* _YOUR TASK_
Copy all lines in the data that contain the string "cell".

--- DATA FOR THE TASK ---

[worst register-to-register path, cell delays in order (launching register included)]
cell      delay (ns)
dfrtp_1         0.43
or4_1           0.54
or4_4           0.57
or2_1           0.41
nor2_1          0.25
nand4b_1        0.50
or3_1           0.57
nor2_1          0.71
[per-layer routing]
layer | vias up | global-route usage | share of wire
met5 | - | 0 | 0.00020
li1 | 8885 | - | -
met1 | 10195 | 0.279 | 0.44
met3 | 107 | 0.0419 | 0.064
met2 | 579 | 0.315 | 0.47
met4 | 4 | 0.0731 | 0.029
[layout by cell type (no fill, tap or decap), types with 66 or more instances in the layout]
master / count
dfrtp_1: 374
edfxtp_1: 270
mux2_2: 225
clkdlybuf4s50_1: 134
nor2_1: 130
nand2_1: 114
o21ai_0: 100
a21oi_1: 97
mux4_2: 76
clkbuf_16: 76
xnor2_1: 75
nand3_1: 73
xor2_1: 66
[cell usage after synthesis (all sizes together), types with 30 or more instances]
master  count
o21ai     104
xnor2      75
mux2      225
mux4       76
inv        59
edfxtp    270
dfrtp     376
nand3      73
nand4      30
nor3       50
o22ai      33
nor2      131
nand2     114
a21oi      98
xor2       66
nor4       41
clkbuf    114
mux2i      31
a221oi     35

---

* _WRITTEN SOLUTION_
[worst register-to-register path, cell delays in order (launching register included)]
cell      delay (ns)
[layout by cell type (no fill, tap or decap), types with 66 or more instances in the layout]
[cell usage after synthesis (all sizes together), types with 30 or more instances]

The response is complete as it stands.